Thanks for bringing Glenn back into my life! Especially since I had no idea he did a couple annual updates to TWAS. Off I go . . . whee!
posted by whuppy at 7:40 AM on May 1, 2013


Anyone else not hearing the music in Firefox?

I always have trouble with sound in FF. But I've got it loaded with NoScript and FlashBlock add-ons. I just open stuff in (unprotected) Chrome for the occasional site like this.
posted by benito.strauss at 10:28 AM on May 1, 2013


I emailed Glenn about my concerns re: classical genres and he added them to the project which is really cool and amazingly fast/responsive. He did mention that duplicates do not mean anything other than issues with the data which need to be fixed by hand and are tedious to deal with.
posted by bfootdav at 10:28 AM on May 1, 2013


Omg, this is one of the coolest things, evah! Thanks SO much escabeche. I've had so much fun for hours listening to all the kinds of music I didn't know, had no idea what that genre meant or was called. What a great education and I can't wait to share it with all my friends.
posted by nickyskye at 9:36 PM on May 1, 2013 [2 favorites]

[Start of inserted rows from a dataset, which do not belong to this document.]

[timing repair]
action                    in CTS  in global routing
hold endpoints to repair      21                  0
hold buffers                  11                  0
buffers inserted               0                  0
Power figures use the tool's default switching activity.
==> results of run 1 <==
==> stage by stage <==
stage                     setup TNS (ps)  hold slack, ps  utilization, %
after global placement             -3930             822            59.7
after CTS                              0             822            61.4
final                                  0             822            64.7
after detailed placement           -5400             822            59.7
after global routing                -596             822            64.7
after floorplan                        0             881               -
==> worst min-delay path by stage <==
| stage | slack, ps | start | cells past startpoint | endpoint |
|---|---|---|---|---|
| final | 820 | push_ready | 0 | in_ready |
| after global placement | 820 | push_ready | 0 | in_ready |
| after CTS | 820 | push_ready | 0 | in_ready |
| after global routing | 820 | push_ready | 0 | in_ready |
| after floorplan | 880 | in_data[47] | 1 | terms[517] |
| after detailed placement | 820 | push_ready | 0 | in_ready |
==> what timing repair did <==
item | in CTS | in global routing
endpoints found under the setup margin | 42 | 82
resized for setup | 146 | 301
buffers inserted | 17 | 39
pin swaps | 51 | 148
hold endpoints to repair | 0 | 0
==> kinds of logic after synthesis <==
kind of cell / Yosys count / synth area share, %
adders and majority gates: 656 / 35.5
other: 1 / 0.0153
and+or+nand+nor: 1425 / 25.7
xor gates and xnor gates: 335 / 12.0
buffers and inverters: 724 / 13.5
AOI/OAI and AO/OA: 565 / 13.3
$ cat config.mk
export PLATFORM = sky130hd
export DESIGN_NAME = bitmap_block_allocator
export DESIGN_NICKNAME = d
export VERILOG_FILES = /design/src/hw/rtl/bba_pkg.sv /design/src/hw/rtl/bba_bitmap_ram.sv /design/src/hw/rtl/bba_word_scan.sv /design/src/hw/rtl/bitmap_block_allocator.sv
export SDC_FILE = /design/constraint.sdc
export NUM_CORES = 2
export LEC_CHECK = 0
export ABC_AREA = 1
export BUFFER_PORTS_ARGS = -buffer_cell sky130_fd_sc_hd__buf_2
export CAP_MARGIN = 0
export CORE_UTILIZATION = 45
export DETAILED_ROUTE_END_ITERATION = 12
export MAX_ROUTING_LAYER = met4
export PLACE_DENSITY_LB_ADDON = 0.08
export SLEW_MARGIN = 20
export SYNTH_ARGS = -nofsm -noshare
export SYNTH_HDL_FRONTEND = slang
export SYNTH_HIERARCHICAL = 1
export SYNTH_SLANG_ARGS = --single-unit
$ cat constraint.sdc
create_clock -name clk -period 6.6 [get_ports clk]
set_clock_uncertainty 0.1 [all_clocks]
set_input_delay 0.66 -clock clk [delete_from_list [all_inputs] [get_ports clk]]
set_output_delay 0.66 -clock clk [all_outputs]
set_load 0.02 [all_outputs]
$ cat src/hw/rtl/bba_pkg.sv
// ----------------------------------------------------------------------------
// bba_pkg
// Shared widths, codes and parameter defaults of the bitmap block allocator.
// ----------------------------------------------------------------------------
package bba_pkg;

  localparam int DEF_MAX_BLOCKS = 1024;
  localparam int DEF_WORD_BITS  = 32;

  localparam int ID_W       = 10;  // block_id, granted_block, first_data_block
  localparam int CNT_W      = 11;  // block_count
  localparam int STATUS_W   = 2;
  localparam int BASE_W     = 12;  // block number of a word's bit 0, with headroom
  localparam int CFG_IDX_W  = 1;
  localparam int CFG_DATA_W = 11;

  localparam logic [CNT_W-1:0] COUNT_RESET = 11'd1024;

  localparam logic KIND_ALLOC = 1'b0;
  localparam logic KIND_FREE  = 1'b1;

  localparam logic [CFG_IDX_W-1:0] CFG_FIRST_DATA  = 1'b0;
  localparam logic [CFG_IDX_W-1:0] CFG_BLOCK_COUNT = 1'b1;

  localparam logic [STATUS_W-1:0] ST_DONE  = 2'd0;
  localparam logic [STATUS_W-1:0] ST_FULL  = 2'd1;
  localparam logic [STATUS_W-1:0] ST_RANGE = 2'd2;

endpackage
==> src/bscu_pkg.sv <==
// ----------------------------------------------------------------------------
// Barometric sensor compensation package
// Payload types, unit request/response structs, register map and scale table.
// ----------------------------------------------------------------------------
package bscu_pkg;

	localparam int RAW_W     = 24;
	localparam int DIVISOR_W = 23;
	localparam int VALUE_W   = 48;
	localparam int CFG_AW    = 5;

	localparam logic MEAS_TEMP = 1'b0;
	localparam logic MEAS_PRES = 1'b1;

	typedef struct packed {
		logic                    command;
		logic signed [RAW_W-1:0] raw_sample;
	} cmd_t;

	typedef struct packed {
		logic                      result_kind;
		logic signed [VALUE_W-1:0] compensated_value;
		logic                      saturated;
	} res_t;

	typedef struct packed {
		logic                    start;
		logic [2:0]              idx;
		logic signed [RAW_W-1:0] raw;
	} div_req_t;

	typedef struct packed {
		logic               done;
		logic               clip;
		logic signed [31:0] value;
	} div_rsp_t;

	typedef struct packed {
		logic               start;
		logic               shift;
		logic signed [63:0] x;
		logic signed [63:0] y;
	} mul_req_t;

	typedef struct packed {
		logic               done;
		logic               clip;
		logic signed [63:0] value;
	} mul_rsp_t;

	typedef enum logic [2:0] {
		REG_C0      = 3'd0,
		REG_C1      = 3'd1,
		REG_C00     = 3'd2,
		REG_C10     = 3'd3,
		REG_C01_C11 = 3'd4,
		REG_C20_C21 = 3'd5,
		REG_C30     = 3'd6,
		REG_OSR     = 3'd7
	} reg_idx_t;

	function automatic logic [DIVISOR_W-1:0] scale_divisor(input logic [2:0] idx);
		logic [DIVISOR_W-1:0] d;
		case (idx)
			3'd0:    d = 23'd524288;
			3'd1:    d = 23'd1572864;
			3'd2:    d = 23'd3670016;
			3'd3:    d = 23'd7864320;
			3'd4:    d = 23'd253952;
			3'd5:    d = 23'd516096;
			3'd6:    d = 23'd1040384;
			default: d = 23'd2088960;
		endcase
		return d;
	endfunction

endpackage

"Guns 'N Roses are Glam Rock? Sigh..."

Since they're right out of the Sweet/Slade mold, yeah, pretty much.
posted by klangklangston at 8:27 AM on May 2, 2013


For more detail on "techno," and for a clear methodology ("went with own opinions") there's always Iskur's Guide.
posted by eritain at 7:35 AM on May 3, 2013


Where's K-pop? I already know what these genres (mostly) sound like, but WTF is k-pop?

Guns 'N Roses are Glam Rock?

Appetite for Destruction is a fine album, but not that far removed from Poison or the (superior) Cinderella.
posted by mrgrimm at 8:26 AM on May 3, 2013


Me, back on Tuesday: It would be awesome to be able to search artists from the top level or something; enter their name and have the genres they're in pop up.

Holy shit, this is now a feature. Awesome. That is totally awesome. I say awesome a lot. But it is. Awesome, I mean.